▶ **Work item**:
From the entries below, count the lines with "rose". Write only the count.
Start of Block
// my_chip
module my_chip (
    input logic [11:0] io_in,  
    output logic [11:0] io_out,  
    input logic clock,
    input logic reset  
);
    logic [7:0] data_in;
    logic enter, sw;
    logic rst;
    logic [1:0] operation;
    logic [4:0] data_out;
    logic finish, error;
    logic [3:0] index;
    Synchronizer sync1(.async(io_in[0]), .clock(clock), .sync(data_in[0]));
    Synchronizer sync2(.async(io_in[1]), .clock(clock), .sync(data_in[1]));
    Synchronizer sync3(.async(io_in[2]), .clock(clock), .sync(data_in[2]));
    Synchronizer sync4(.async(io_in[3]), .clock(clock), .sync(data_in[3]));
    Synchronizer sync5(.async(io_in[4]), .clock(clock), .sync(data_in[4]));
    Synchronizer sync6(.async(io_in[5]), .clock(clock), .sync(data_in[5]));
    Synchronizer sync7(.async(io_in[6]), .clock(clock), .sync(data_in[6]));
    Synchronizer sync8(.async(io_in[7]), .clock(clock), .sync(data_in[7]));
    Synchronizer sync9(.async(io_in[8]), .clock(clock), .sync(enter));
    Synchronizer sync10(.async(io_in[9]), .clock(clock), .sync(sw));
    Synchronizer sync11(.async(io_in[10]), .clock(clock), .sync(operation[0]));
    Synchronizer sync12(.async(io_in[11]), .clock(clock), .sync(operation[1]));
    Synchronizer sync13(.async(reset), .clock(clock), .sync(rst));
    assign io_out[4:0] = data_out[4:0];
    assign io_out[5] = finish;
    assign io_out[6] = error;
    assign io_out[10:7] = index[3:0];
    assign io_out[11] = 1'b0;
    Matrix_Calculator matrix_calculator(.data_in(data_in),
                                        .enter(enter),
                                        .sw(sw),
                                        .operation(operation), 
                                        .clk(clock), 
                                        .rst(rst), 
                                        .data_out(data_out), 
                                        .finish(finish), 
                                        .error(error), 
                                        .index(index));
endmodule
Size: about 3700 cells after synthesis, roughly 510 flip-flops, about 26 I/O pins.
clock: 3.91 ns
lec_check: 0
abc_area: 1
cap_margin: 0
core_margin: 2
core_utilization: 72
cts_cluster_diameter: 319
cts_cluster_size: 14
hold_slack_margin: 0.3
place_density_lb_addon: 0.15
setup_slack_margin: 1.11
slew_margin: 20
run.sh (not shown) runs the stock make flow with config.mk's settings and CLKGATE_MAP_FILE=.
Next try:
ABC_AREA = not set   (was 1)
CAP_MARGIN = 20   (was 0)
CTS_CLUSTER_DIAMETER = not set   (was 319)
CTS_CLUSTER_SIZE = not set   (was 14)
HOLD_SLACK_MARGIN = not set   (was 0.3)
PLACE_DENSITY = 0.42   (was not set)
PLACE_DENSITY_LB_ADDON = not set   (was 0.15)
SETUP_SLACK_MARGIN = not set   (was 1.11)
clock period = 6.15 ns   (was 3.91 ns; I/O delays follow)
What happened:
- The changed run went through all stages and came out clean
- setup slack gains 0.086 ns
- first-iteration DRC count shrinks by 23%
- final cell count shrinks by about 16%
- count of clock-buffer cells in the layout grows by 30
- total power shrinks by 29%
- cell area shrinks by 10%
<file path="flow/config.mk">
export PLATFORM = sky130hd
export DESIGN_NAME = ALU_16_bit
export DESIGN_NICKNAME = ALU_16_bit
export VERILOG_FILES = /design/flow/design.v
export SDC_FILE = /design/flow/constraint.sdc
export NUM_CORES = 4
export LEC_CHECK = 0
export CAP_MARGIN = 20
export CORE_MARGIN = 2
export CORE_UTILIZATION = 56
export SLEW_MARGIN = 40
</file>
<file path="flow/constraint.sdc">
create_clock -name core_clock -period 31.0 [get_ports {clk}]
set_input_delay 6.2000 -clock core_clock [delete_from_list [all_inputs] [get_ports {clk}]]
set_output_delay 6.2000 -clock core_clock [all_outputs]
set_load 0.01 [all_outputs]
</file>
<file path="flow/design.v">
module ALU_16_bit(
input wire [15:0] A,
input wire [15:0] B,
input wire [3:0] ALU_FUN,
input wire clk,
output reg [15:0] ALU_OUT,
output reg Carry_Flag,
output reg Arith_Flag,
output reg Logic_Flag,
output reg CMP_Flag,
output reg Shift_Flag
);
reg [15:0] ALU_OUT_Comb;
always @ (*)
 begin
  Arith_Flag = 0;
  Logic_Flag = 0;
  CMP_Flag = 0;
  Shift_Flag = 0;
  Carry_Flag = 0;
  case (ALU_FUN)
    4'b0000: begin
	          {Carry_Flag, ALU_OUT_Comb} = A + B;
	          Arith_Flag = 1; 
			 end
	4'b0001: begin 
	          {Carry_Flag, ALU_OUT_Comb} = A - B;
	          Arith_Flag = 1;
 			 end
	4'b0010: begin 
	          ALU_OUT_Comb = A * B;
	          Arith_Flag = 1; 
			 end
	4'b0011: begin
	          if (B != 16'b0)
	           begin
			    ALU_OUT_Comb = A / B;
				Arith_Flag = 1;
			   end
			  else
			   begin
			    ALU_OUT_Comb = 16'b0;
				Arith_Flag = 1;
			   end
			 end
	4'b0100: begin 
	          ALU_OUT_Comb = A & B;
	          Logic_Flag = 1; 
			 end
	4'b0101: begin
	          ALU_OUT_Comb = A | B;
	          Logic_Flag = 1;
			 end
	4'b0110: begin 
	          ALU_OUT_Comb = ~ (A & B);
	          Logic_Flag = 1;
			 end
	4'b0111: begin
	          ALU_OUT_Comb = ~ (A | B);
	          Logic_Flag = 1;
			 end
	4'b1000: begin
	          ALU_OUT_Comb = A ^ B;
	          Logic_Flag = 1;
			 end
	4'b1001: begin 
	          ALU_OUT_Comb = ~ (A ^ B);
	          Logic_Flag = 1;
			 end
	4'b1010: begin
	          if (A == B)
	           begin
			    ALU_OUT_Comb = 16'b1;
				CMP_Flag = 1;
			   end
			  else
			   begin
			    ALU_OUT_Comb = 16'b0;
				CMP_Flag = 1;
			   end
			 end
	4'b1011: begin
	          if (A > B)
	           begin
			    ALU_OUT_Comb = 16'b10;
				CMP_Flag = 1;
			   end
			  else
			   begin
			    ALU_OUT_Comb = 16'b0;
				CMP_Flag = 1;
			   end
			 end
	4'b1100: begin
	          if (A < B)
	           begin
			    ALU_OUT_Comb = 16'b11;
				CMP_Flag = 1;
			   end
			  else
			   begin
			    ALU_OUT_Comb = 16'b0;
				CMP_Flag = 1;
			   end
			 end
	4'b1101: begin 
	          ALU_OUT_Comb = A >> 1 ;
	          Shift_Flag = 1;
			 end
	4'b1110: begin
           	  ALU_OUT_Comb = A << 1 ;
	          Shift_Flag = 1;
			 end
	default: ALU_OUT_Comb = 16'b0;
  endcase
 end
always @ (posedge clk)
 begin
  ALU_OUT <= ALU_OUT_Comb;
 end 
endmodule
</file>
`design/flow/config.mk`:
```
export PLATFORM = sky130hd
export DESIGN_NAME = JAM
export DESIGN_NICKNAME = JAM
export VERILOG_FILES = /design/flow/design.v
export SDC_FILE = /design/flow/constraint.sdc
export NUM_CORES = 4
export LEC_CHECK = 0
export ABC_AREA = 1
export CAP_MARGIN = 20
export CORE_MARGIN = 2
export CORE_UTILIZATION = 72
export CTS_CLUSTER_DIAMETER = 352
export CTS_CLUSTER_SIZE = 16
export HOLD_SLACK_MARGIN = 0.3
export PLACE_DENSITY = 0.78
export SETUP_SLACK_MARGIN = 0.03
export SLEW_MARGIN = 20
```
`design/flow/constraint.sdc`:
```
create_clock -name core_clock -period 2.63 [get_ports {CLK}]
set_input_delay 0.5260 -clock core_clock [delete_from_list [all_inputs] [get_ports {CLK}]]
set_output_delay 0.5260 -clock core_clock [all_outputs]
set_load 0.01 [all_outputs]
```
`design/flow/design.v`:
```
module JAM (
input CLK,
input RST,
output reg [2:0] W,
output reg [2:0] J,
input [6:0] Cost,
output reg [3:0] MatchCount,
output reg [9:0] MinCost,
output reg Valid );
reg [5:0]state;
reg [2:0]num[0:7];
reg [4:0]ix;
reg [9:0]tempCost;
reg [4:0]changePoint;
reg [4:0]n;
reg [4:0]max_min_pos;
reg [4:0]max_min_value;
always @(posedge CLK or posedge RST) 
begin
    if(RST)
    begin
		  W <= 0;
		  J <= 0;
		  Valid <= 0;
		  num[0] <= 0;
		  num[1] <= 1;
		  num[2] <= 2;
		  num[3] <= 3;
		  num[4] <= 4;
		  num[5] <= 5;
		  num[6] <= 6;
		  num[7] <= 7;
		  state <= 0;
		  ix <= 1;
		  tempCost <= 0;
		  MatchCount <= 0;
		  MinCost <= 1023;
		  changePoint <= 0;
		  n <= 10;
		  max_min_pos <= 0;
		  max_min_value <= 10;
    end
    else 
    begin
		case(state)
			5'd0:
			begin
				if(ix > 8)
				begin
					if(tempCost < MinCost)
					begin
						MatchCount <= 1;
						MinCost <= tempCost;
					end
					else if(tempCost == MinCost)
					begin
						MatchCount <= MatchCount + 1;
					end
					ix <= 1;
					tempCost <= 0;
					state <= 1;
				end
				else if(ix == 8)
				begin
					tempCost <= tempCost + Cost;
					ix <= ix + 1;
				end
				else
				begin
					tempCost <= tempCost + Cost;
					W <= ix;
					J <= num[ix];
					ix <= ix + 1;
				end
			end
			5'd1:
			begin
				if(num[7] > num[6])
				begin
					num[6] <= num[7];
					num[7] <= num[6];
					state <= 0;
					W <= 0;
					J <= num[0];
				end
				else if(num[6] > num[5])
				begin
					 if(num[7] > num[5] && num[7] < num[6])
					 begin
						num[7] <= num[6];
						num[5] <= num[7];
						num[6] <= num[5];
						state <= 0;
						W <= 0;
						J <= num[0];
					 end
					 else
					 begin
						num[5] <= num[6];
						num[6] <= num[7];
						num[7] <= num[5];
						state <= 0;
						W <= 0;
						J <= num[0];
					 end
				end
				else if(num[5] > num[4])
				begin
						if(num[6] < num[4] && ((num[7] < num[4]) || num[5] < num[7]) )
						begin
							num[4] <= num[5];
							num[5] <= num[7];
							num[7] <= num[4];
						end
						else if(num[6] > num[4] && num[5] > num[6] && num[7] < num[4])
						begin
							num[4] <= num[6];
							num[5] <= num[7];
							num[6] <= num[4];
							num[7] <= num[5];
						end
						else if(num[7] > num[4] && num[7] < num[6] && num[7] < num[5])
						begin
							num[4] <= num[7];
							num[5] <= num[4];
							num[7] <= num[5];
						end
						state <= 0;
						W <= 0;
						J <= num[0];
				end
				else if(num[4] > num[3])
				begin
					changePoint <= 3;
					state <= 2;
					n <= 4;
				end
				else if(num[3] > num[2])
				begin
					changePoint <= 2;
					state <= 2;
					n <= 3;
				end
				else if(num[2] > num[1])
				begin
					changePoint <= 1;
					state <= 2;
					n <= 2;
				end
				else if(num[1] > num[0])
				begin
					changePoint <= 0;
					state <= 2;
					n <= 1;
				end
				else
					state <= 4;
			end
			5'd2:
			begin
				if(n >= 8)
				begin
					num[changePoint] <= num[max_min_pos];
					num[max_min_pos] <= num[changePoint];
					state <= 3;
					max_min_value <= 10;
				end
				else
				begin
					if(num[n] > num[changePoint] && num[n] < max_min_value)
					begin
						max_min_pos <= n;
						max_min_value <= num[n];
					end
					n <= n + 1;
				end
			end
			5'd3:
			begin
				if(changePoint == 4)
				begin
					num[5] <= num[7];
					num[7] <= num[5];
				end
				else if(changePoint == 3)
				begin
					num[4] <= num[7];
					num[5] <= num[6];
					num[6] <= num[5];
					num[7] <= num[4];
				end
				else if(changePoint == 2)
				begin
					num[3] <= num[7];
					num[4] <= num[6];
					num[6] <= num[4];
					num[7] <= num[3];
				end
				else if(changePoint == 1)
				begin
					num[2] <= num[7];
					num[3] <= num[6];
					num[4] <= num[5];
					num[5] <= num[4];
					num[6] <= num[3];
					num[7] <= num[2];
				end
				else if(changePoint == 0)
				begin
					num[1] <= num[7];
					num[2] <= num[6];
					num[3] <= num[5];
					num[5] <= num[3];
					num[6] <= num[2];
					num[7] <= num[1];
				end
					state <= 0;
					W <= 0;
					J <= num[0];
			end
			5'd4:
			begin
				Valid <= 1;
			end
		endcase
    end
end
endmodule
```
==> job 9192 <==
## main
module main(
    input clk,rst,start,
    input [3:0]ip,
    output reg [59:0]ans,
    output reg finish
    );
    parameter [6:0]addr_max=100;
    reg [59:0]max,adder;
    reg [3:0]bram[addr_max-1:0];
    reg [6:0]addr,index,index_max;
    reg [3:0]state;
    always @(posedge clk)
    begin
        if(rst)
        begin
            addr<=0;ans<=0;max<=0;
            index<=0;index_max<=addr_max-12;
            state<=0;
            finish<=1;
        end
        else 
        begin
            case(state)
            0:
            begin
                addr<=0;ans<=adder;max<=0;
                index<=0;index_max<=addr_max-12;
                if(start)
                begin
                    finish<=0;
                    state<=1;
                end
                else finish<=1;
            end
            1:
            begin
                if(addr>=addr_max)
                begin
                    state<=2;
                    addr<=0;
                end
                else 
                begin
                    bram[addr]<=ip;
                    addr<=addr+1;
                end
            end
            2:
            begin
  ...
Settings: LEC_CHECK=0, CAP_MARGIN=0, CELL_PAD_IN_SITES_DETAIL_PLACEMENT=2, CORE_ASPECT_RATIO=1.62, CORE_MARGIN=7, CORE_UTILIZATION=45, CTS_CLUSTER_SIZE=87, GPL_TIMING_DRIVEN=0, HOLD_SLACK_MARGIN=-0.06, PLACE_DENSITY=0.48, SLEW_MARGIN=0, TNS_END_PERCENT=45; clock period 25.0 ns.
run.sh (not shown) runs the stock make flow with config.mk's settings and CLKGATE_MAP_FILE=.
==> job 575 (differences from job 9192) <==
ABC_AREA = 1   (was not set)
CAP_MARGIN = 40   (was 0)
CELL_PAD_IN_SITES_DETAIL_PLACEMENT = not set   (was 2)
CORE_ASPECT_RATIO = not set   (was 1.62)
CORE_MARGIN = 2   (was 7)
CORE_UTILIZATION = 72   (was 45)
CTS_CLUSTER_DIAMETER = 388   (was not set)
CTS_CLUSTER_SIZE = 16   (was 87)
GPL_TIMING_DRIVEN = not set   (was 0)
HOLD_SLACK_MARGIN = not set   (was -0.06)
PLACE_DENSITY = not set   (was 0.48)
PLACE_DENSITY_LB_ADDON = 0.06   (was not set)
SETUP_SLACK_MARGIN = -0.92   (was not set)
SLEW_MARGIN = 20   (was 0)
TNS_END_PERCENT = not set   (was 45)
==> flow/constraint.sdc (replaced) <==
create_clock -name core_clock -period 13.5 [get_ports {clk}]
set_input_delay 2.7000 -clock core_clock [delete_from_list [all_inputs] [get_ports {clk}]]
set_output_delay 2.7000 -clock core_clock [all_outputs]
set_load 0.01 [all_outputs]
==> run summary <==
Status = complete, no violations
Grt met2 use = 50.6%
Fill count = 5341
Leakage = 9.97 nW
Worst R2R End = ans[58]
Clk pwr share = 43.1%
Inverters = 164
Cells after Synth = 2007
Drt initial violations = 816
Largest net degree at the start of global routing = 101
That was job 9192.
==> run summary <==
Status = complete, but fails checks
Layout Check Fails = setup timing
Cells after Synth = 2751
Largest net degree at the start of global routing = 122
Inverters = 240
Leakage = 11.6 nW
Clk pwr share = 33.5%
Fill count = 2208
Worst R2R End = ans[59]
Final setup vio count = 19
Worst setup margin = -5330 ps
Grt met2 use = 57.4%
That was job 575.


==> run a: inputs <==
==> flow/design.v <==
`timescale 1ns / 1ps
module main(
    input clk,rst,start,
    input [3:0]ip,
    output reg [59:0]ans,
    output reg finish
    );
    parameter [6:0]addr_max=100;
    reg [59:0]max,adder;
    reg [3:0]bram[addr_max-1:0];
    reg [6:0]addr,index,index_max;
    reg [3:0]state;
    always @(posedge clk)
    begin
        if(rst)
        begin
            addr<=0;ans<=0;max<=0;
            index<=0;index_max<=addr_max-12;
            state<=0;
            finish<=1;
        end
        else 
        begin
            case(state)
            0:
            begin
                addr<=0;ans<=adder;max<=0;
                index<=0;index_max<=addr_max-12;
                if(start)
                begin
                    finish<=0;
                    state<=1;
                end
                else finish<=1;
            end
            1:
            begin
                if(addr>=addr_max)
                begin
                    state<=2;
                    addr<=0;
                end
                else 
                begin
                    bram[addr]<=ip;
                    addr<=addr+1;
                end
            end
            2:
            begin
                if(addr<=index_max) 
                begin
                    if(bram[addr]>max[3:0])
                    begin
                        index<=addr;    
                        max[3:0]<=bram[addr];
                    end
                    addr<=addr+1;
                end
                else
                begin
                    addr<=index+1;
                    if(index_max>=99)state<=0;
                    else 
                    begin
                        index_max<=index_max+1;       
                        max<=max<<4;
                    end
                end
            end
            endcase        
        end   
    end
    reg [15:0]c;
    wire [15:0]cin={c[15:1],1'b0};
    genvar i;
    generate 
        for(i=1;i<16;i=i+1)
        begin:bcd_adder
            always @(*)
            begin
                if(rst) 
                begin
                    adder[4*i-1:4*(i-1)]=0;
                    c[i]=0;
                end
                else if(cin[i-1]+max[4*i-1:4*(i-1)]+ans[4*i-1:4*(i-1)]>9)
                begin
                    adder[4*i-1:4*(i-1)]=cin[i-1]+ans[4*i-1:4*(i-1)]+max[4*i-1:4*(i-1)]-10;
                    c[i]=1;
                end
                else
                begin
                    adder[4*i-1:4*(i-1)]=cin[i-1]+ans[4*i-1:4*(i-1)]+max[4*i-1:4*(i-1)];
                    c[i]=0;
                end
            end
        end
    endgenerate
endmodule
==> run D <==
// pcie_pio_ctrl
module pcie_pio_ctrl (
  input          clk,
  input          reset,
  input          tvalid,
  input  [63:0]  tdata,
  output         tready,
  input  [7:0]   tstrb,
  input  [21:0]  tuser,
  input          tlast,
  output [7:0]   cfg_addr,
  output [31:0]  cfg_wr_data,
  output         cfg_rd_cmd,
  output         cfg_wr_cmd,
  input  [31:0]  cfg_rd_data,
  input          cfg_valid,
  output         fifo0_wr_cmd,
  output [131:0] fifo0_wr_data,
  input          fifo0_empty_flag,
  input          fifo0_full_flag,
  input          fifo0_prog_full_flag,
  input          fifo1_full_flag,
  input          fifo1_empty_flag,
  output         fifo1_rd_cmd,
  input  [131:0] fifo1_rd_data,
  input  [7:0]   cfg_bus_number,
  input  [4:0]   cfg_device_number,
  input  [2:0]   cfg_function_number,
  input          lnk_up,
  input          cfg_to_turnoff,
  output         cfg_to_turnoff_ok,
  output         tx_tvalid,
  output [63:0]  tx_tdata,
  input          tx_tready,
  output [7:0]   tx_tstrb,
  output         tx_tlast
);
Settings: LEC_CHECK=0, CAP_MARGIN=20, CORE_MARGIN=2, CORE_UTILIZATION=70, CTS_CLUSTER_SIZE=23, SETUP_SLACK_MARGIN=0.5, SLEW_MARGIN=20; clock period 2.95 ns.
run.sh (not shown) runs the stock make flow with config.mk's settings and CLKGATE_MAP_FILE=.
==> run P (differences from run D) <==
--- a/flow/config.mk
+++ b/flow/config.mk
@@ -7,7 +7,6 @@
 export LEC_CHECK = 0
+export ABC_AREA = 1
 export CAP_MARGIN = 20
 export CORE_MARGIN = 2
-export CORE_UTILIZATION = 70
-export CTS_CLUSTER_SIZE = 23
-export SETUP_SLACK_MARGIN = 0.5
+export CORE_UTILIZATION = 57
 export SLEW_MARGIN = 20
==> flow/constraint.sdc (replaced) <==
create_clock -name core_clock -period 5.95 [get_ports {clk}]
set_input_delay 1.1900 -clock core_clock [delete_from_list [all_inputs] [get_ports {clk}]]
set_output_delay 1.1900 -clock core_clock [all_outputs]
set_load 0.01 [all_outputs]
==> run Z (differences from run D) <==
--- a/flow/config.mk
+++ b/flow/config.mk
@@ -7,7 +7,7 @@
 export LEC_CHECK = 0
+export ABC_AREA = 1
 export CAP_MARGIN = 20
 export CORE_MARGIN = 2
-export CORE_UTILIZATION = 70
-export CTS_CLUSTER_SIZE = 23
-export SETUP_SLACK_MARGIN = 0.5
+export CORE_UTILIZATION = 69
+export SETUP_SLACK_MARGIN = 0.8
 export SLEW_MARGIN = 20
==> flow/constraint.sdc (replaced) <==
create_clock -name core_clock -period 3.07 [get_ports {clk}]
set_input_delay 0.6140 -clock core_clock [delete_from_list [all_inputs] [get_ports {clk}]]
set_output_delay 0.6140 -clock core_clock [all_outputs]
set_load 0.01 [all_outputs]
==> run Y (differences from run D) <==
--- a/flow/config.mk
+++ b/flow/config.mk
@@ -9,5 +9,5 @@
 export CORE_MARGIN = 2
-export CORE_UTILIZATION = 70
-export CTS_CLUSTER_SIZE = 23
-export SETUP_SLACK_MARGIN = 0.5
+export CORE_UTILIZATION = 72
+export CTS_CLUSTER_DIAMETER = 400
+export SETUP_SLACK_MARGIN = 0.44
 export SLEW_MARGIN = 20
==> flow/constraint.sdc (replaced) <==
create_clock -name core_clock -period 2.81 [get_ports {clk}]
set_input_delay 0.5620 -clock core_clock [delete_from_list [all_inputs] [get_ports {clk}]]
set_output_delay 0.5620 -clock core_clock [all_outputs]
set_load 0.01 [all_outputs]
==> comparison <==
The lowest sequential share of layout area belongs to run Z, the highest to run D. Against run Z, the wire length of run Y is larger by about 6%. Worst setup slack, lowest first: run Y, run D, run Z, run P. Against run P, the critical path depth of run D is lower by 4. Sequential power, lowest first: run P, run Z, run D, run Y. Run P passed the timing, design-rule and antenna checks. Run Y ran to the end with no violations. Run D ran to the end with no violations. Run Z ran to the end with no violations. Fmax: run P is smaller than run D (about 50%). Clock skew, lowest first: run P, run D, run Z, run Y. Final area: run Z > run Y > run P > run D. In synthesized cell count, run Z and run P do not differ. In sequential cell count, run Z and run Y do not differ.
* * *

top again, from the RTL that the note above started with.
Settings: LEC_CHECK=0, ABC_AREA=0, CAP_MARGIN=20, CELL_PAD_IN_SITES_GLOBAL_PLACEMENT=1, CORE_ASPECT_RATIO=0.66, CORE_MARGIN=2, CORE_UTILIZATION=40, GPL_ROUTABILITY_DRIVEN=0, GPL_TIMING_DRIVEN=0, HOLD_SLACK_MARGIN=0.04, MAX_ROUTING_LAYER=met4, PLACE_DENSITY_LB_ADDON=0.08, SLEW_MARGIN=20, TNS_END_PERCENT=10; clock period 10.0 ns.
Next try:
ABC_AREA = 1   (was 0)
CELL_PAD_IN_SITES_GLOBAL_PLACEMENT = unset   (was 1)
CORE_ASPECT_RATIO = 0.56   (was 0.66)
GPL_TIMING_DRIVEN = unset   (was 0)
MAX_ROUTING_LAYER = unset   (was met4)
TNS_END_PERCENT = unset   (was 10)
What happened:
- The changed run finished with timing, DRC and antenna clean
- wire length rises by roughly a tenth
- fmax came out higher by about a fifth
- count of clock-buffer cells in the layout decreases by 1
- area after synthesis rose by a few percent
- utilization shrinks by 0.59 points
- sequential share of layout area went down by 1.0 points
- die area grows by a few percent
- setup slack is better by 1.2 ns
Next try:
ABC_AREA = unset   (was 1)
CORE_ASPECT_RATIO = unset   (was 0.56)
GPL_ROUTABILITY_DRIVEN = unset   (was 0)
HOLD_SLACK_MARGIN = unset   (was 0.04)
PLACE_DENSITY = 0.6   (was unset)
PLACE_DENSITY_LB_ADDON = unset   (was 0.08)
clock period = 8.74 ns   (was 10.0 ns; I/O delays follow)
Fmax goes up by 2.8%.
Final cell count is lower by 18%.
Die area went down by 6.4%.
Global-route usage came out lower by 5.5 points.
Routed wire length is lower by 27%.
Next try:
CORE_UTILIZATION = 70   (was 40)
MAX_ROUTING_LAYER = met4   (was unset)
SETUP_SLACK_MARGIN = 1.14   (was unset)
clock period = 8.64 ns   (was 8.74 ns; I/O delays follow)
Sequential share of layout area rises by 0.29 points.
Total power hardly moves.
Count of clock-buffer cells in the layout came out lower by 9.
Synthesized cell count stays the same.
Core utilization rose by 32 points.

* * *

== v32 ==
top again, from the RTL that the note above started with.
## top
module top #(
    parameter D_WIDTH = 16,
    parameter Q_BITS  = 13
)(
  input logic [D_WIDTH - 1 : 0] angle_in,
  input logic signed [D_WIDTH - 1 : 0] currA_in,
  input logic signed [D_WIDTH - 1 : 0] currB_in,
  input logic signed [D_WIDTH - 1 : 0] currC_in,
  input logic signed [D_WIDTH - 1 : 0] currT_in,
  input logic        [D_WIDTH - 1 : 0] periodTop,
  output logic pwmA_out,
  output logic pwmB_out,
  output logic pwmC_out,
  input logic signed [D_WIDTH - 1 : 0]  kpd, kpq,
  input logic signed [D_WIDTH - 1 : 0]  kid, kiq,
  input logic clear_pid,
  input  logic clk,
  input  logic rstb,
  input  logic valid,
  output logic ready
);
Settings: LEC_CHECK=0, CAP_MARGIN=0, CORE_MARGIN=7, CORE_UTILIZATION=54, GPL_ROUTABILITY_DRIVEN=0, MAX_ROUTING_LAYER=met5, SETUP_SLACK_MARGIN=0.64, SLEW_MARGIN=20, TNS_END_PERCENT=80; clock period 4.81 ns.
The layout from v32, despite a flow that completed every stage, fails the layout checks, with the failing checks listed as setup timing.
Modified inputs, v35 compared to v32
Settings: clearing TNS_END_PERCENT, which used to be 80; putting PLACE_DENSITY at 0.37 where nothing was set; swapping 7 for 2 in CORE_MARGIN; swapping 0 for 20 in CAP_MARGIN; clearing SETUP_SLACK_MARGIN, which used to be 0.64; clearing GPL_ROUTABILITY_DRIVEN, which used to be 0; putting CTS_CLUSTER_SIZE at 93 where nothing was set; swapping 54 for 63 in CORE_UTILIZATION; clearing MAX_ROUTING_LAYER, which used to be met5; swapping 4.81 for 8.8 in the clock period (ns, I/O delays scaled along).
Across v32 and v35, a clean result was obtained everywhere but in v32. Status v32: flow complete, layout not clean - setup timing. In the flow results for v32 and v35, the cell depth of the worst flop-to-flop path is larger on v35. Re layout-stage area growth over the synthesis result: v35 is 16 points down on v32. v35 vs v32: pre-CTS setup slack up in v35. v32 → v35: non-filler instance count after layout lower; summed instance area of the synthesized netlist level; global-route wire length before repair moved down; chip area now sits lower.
End of Block
▶ **Solution**:
2